Large language models (LLMs) have exhibited remarkable capabilities across various domains. The ability to call external tools further expands their capability to handle real-world tasks. However, LLMs often follow an opaque reasoning process, which limits their usefulness in high-stakes domains where solutions need to be trustworthy to end users. LLMs can choose solutions that are unreliable and difficult to troubleshoot, even if better options are available. We address this issue by forcing LLMs to use external -- more reliable -- tools to solve problems when possible. We present a framework built on the tool-calling capabilities of existing LLMs to enable them to select the most reliable and easy-to-troubleshoot solution path, which may involve multiple sequential tool calls. We refer to this framework as LIT (LLMs with Inspectable Tools). In order to support LIT, we introduce a new and challenging benchmark dataset of 1,300 questions and a customizable set of reliability cost functions associated with a collection of specialized tools. These cost functions summarize how reliable each tool is and how easy it is to troubleshoot. For instance, a calculator is reliable across domains, whereas a linear prediction model is not reliable if there is distribution shift, but it is easy to troubleshoot. A tool that constructs a random forest is neither reliable nor easy to troubleshoot. These tools interact with the Harvard USPTO Patent Dataset and a new dataset of NeurIPS 2023 papers to solve mathematical, coding, and modeling problems of varying difficulty levels. We demonstrate that LLMs can achieve more reliable and informed problem-solving while maintaining task performance using our framework.

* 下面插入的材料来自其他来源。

`src/hw/lcd_timing_map.svh`:
```
`ifndef LCD_TIMING_MAP_SVH
`define LCD_TIMING_MAP_SVH
// register indices; the byte address on the bus is four times the index
`define IDX_PANEL_TYPE       18'h1ffe1
`define IDX_MODE_ONE         18'h1ffe2
`define IDX_POWER_SAVE       18'h1ffe3
`define IDX_HORIZ_SIZE       18'h1ffe4
`define IDX_VERT_SIZE_LOW    18'h1ffe5
`define IDX_VERT_SIZE_HIGH   18'h1ffe6
`define IDX_LINE_PULSE_START 18'h1ffe7
`define IDX_HORIZ_BLANK      18'h1ffe8
`define IDX_FRAME_PULSE_START 18'h1ffe9
`define IDX_VERT_BLANK       18'h1ffea
`define IDX_GPIO_CONFIG      18'h1fff8
`define IDX_GPIO_CONTROL     18'h1fff9
// field positions
`define BIT_ACTIVE_MATRIX    7
`define BIT_SW_INVERT        0
`define BIT_HW_INVERT_EN     1
`define BIT_HW_PS_EN         2
`define BIT_PWR_OVERRIDE     3
`define BIT_VND_STATUS       7
`define BIT_GPIO_ZERO        0
`define BIT_GPIO_FOUR        4
// codes and timing counts, in 8-pixel groups or lines
`define PS_CODE_SAVE         2'h0
`define PS_CODE_NORMAL       2'h3
`define HORIZ_BLANK_BIAS     8'h04
`define LINE_PULSE_BIAS      8'h02
`define REG_RESET            8'h00
`define AXI_OKAY             2'h0
`define AXI_DECERR           2'h3
`endif

```
`src/hw/lcd_timing_pkg.sv`:
```
package lcd_timing_pkg;
  typedef enum logic [1:0] {pwr_off, pwr_up, pwr_on, pwr_down} pwr_state_t;

  typedef struct packed {
    logic s1;
    logic s2;
    logic s3;
    logic level;
  } sync_state_t;

  typedef struct packed {
    logic        aw_held;
    logic [17:0] aw_idx;
    logic        w_held;
    logic [7:0]  w_byte;
    logic        w_lane;
    logic        bvalid;
    logic [1:0]  bresp;
    logic        rvalid;
    logic [7:0]  rbyte;
    logic [1:0]  rresp;
    logic        am;
    logic [1:0]  mode_one;
    logic [3:0]  ps_ctrl;
    logic [6:0]  hsize;
    logic [9:0]  vsize;
    logic [4:0]  lps;
    logic [4:0]  hblank;
    logic [5:0]  fps;
    logic [5:0]  vblank;
    logic        cfg0;
    logic        cfg4;
    logic        ctl0;
    logic        ctl4;
    logic [7:0]  hcnt;
    logic [10:0] vcnt;
    pwr_state_t  pwr;
    logic [11:0] pix;
    logic        line_p;
    logic        frame_p;
  } core_state_t;
endpackage

```
`src/hw/pin_sync.sv`:
```
`timescale 1ns/1ps
// three-stage pin synchroniser; the level moves only when stages two and three agree
module pin_sync
  import lcd_timing_pkg::*;
(
  input  wire logic aclk,
  input  wire logic aresetn,
  input  wire logic pin,
  output logic      level
);
  sync_state_t st;
  sync_state_t next_st;

  // first stage feeds only the second
  always_comb begin
    next_st       = st;
    next_st.s1    = pin;
    next_st.s2    = st.s1;
    next_st.s3    = st.s2;
    next_st.level = (st.s2 == st.s3) ? st.s3 : st.level;
    if (!aresetn) begin
      next_st = '0;
    end
  end

  always_ff @(posedge aclk) begin
    st <= next_st;
  end

  assign level = st.level;
endmodule

```
`src/hw/lcd_panel_timing.sv`:
```
`timescale 1ns/1ps
`include "lcd_timing_map.svh"
// Summary of operation
// - software invert bit selects inverse video
// - inversion applied after look-up table output
// - hardware enable picks pin (passive only) or software bit
// - passive: data bit eleven is invert or io4
// - override: power off, signals low immediately
// - hardware power save: io0 is request input
// - io0 input or output per config bit
// - power save field: 00 save, 11 normal
// - line width in 8-pixel groups, minus one
// - ten-bit line count minus one
// - active matrix line pulse (field+2) groups late
// - horizontal blank is (field+4) groups
// - active matrix frame pulse field lines late
// - vertical blank is field lines exactly
// - status bit high during vertical blank
module lcd_panel_timing
  import lcd_timing_pkg::*;
(
  input  wire logic        aclk,
  input  wire logic        aresetn,
  input  wire logic [19:0] awaddr,
  input  wire logic        awvalid,
  output logic             awready,
  input  wire logic [31:0] wdata,
  input  wire logic [3:0]  wstrb,
  input  wire logic        wvalid,
  output logic             wready,
  output logic [1:0]       bresp,
  output logic             bvalid,
  input  wire logic        bready,
  input  wire logic [19:0] araddr,
  input  wire logic        arvalid,
  output logic             arready,
  output logic [31:0]      rdata,
  output logic [1:0]       rresp,
  output logic             rvalid,
  input  wire logic        rready,
  input  wire logic [11:0] lut_pixel_data,
  output logic             pixel_fetch,
  output logic [10:0]      panel_pixel_data,
  input  wire logic        panel_data_bit_eleven_in,
  output logic             panel_data_bit_eleven_out,
  output logic             panel_data_bit_eleven_oe,
  input  wire logic        general_io_pin_zero_in,
  output logic             general_io_pin_zero_out,
  output logic             general_io_pin_zero_oe,
  output logic             line_pulse,
  output logic             frame_pulse,
  output logic             panel_power_output,
  output logic             power_save_active
);
  core_state_t st;
  core_state_t next_st;
  logic        io0_level;
  logic        bit11_level;
  logic [7:0]  hlast;
  logic [10:0] vlast;
  logic [7:0]  line_pos;
  logic [10:0] frame_pos;
  logic        display;
  logic        vstat;
  logic        ps_req;
  logic        sig_en;
  logic        invert;
  logic        frame_end;
  logic        hw_ps_en;
  logic        hw_inv_en;

  // register index hit; shared by read and write decode
  function automatic logic reg_hit(input logic [17:0] idx);
    reg_hit = (idx >= `IDX_PANEL_TYPE && idx <= `IDX_VERT_BLANK) ||
              idx == `IDX_GPIO_CONFIG || idx == `IDX_GPIO_CONTROL;
  endfunction

  // read mux; unused bit positions return zero
  function automatic logic [7:0] reg_read(input logic [17:0] idx, input core_state_t s,
                                          input logic io0, input logic vs);
    logic [7:0] d;
    d = 8'h00;
    case (idx)
      `IDX_PANEL_TYPE:        d[`BIT_ACTIVE_MATRIX] = s.am;
      `IDX_MODE_ONE:          d[1:0] = s.mode_one;
      `IDX_POWER_SAVE:        d[3:0] = s.ps_ctrl;
      `IDX_HORIZ_SIZE:        d[6:0] = s.hsize;
      `IDX_VERT_SIZE_LOW:     d = s.vsize[7:0];
      `IDX_VERT_SIZE_HIGH:    d[1:0] = s.vsize[9:8];
      `IDX_LINE_PULSE_START:  d[4:0] = s.lps;
      `IDX_HORIZ_BLANK:       d[4:0] = s.hblank;
      `IDX_FRAME_PULSE_START: d[5:0] = s.fps;
      `IDX_VERT_BLANK:        d = {vs, 1'b0, s.vblank};
      `IDX_GPIO_CONFIG: begin
        d[`BIT_GPIO_ZERO] = s.cfg0;
        d[`BIT_GPIO_FOUR] = s.cfg4;
      end
      `IDX_GPIO_CONTROL: begin
        d[`BIT_GPIO_ZERO] = s.cfg0 ? s.ctl0 : io0;
        d[`BIT_GPIO_FOUR] = s.ctl4;
      end
      default:                d = 8'h00;
    endcase
    return d;
  endfunction

  pin_sync u_io0_sync (
    .aclk    (aclk),
    .aresetn (aresetn),
    .pin     (general_io_pin_zero_in),
    .level   (io0_level)
  );

  pin_sync u_bit11_sync (
    .aclk    (aclk),
    .aresetn (aresetn),
    .pin     (panel_data_bit_eleven_in),
    .level   (bit11_level)
  );

  // raster geometry; one clock is one 8-pixel group
  assign hlast     = {1'b0, st.hsize} + {3'b000, st.hblank} + `HORIZ_BLANK_BIAS;
  assign vlast     = {1'b0, st.vsize} + {5'b00000, st.vblank};
  assign line_pos  = {1'b0, st.hsize} + 8'h01 + {3'b000, st.lps} + `LINE_PULSE_BIAS;
  assign frame_pos = {1'b0, st.vsize} + {5'b00000, st.fps};
  assign display   = (st.hcnt <= {1'b0, st.hsize}) && (st.vcnt <= {1'b0, st.vsize});
  assign vstat     = st.vcnt > {1'b0, st.vsize};
  assign frame_end = (st.hcnt == hlast) && (st.vcnt == vlast);
  assign hw_ps_en  = st.ps_ctrl[`BIT_HW_PS_EN];
  assign hw_inv_en = st.mode_one[`BIT_HW_INVERT_EN];
  // reserved codes act as normal operation
  assign ps_req    = (st.ps_ctrl[1:0] == `PS_CODE_SAVE) || (hw_ps_en && io0_level);
  assign sig_en    = st.pwr != pwr_off;
  // pin only counts in passive mode, where it is an input
  assign invert    = hw_inv_en ? (!st.am && bit11_level) : st.mode_one[`BIT_SW_INVERT];

  always_comb begin
    next_st = st;
    // write channel: address and data taken in either order
    if (awvalid && awready) begin
      next_st.aw_held = 1'b1;
      next_st.aw_idx  = awaddr[19:2];
    end
    if (wvalid && wready) begin
      next_st.w_held = 1'b1;
      next_st.w_byte = wdata[7:0];
      next_st.w_lane = wstrb[0];
    end
    if (st.aw_held && st.w_held) begin
      next_st.aw_held = 1'b0;
      next_st.w_held  = 1'b0;
      next_st.bvalid  = 1'b1;
      next_st.bresp   = reg_hit(st.aw_idx) ? `AXI_OKAY : `AXI_DECERR;
      if (st.w_lane) begin
        case (st.aw_idx)
          `IDX_PANEL_TYPE:        next_st.am = st.w_byte[`BIT_ACTIVE_MATRIX];
          `IDX_MODE_ONE:          next_st.mode_one = st.w_byte[1:0];
          `IDX_POWER_SAVE:        next_st.ps_ctrl = st.w_byte[3:0];
          `IDX_HORIZ_SIZE:        next_st.hsize = st.w_byte[6:0];
          `IDX_VERT_SIZE_LOW:     next_st.vsize[7:0] = st.w_byte;
          `IDX_VERT_SIZE_HIGH:    next_st.vsize[9:8] = st.w_byte[1:0];
          `IDX_LINE_PULSE_START:  next_st.lps = st.w_byte[4:0];
          `IDX_HORIZ_BLANK:       next_st.hblank = st.w_byte[4:0];
          `IDX_FRAME_PULSE_START: next_st.fps = st.w_byte[5:0];
          `IDX_VERT_BLANK:        next_st.vblank = st.w_byte[5:0];
          `IDX_GPIO_CONFIG: begin
            next_st.cfg0 = st.w_byte[`BIT_GPIO_ZERO];
            next_st.cfg4 = st.w_byte[`BIT_GPIO_FOUR];
          end
          `IDX_GPIO_CONTROL: begin
            next_st.ctl0 = st.w_byte[`BIT_GPIO_ZERO];
            next_st.ctl4 = st.w_byte[`BIT_GPIO_FOUR];
          end
          default: ;
        endcase
      end
    end
    if (st.bvalid && bready) begin
      next_st.bvalid = 1'b0;
    end
    // read channel: data sampled at the address edge
    if (arvalid && arready) begin
      next_st.rvalid = 1'b1;
      next_st.rbyte  = reg_read(araddr[19:2], st, io0_level, vstat);
      next_st.rresp  = reg_hit(araddr[19:2]) ? `AXI_OKAY : `AXI_DECERR;
    end else if (st.rvalid && rready) begin
      next_st.rvalid = 1'b0;
    end

    // panel power sequencing
    case (st.pwr)
      pwr_on: begin
        if (ps_req) begin
          next_st.pwr = st.ps_ctrl[`BIT_PWR_OVERRIDE] ? pwr_off : pwr_down;
        end
      end
      pwr_down: begin
        // power already off; signals run out the frame so the panel sees a clean end
        if (st.ps_ctrl[`BIT_PWR_OVERRIDE] || frame_end) begin
          next_st.pwr = pwr_off;
        end else if (!ps_req) begin
          next_st.pwr = pwr_on;
        end
      end
      pwr_off: begin
        if (!ps_req) begin
          next_st.pwr = pwr_up;
        end
      end
      pwr_up: begin
        // signals run one frame before power returns
        if (ps_req) begin
          next_st.pwr = pwr_off;
        end else if (frame_end) begin
          next_st.pwr = pwr_on;
        end
      end
      default: next_st.pwr = pwr_off;
    endcase

    // raster counters, parked while signals are off
    if (!sig_en) begin
      next_st.hcnt = 8'h00;
      next_st.vcnt = 11'h000;
    end else if (st.hcnt >= hlast) begin
      next_st.hcnt = 8'h00;
      next_st.vcnt = (st.vcnt >= vlast) ? 11'h000 : st.vcnt + 11'h001;
    end else begin
      next_st.hcnt = st.hcnt + 8'h01;
    end

    // pixel, line and frame outputs, all low while signals are off
    next_st.pix = (sig_en && display) ? (lut_pixel_data ^ {12{invert}}) : 12'h000;
    next_st.line_p = sig_en && (st.hcnt == (st.am ? line_pos : {1'b0, st.hsize} + 8'h01));
    next_st.frame_p = sig_en && (st.am ? (st.vcnt == frame_pos) : (st.vcnt == 11'h000));

    if (!aresetn) begin
      next_st     = '0;
      next_st.pwr = pwr_off;
    end
  end

  always_ff @(posedge aclk) begin
    st <= next_st;
  end

  // bus handshakes; one write and one read in flight
  assign awready = !st.aw_held && !st.bvalid;
  assign wready  = !st.w_held && !st.bvalid;
  assign bvalid  = st.bvalid;
  assign bresp   = st.bresp;
  assign arready = !st.rvalid;
  assign rvalid  = st.rvalid;
  assign rresp   = st.rresp;
  assign rdata   = {24'h000000, st.rbyte};

  // panel side
  assign pixel_fetch        = sig_en && display;
  assign panel_pixel_data   = st.pix[10:0];
  assign line_pulse         = st.line_p;
  assign frame_pulse        = st.frame_p;
  assign panel_power_output = st.pwr == pwr_on;
  assign power_save_active  = st.pwr == pwr_off;

  // io0 never drives while it serves as the power save request
  assign general_io_pin_zero_oe  = st.cfg0 && !hw_ps_en;
  assign general_io_pin_zero_out = st.ctl0;

  // bit eleven: pixel out in active matrix, else invert input or io4
  always_comb begin
    if (st.am) begin
      panel_data_bit_eleven_oe  = 1'b1;
      panel_data_bit_eleven_out = st.pix[11];
    end else if (hw_inv_en) begin
      panel_data_bit_eleven_oe  = 1'b0;
      panel_data_bit_eleven_out = 1'b0;
    end else begin
      panel_data_bit_eleven_oe  = st.cfg4;
      panel_data_bit_eleven_out = st.ctl4;
    end
  end
endmodule

```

翻译：大语言模型（LLMs）已在多个领域展现出卓越能力。调用外部工具的能力进一步扩展了其处理现实任务的范围。然而，LLMs的推理过程通常不透明，这限制了其在需要向终端用户提供可信解决方案的高风险领域中的应用。即使存在更优选项，LLMs仍可能选择不可靠且难以排查的解决方案。为解决这一问题，我们强制LLMs在可能情况下使用外部——更可靠的——工具来解决问题。我们基于现有LLMs的工具调用能力构建了一个框架，使其能够选择最可靠且易于排查的解决方案路径，该路径可能涉及多个顺序工具调用。我们将此框架称为LIT（基于可检查工具的大语言模型）。为支持LIT，我们引入了一个包含1300个问题的新挑战性基准数据集，以及一组与专用工具集合关联的可定制可靠性成本函数。这些成本函数综合评估每个工具的可靠性及故障排查难度。例如，计算器在各领域均可靠，而线性预测模型在存在分布偏移时不可靠，但易于排查；构建随机森林的工具既不可靠也难以排查。这些工具与哈佛USPTO专利数据集及一个新的NeurIPS 2023论文数据集交互，以解决不同难度级别的数学、编程和建模问题。我们证明，使用本框架的LLMs能在保持任务性能的同时，实现更可靠且信息充分的问題解决。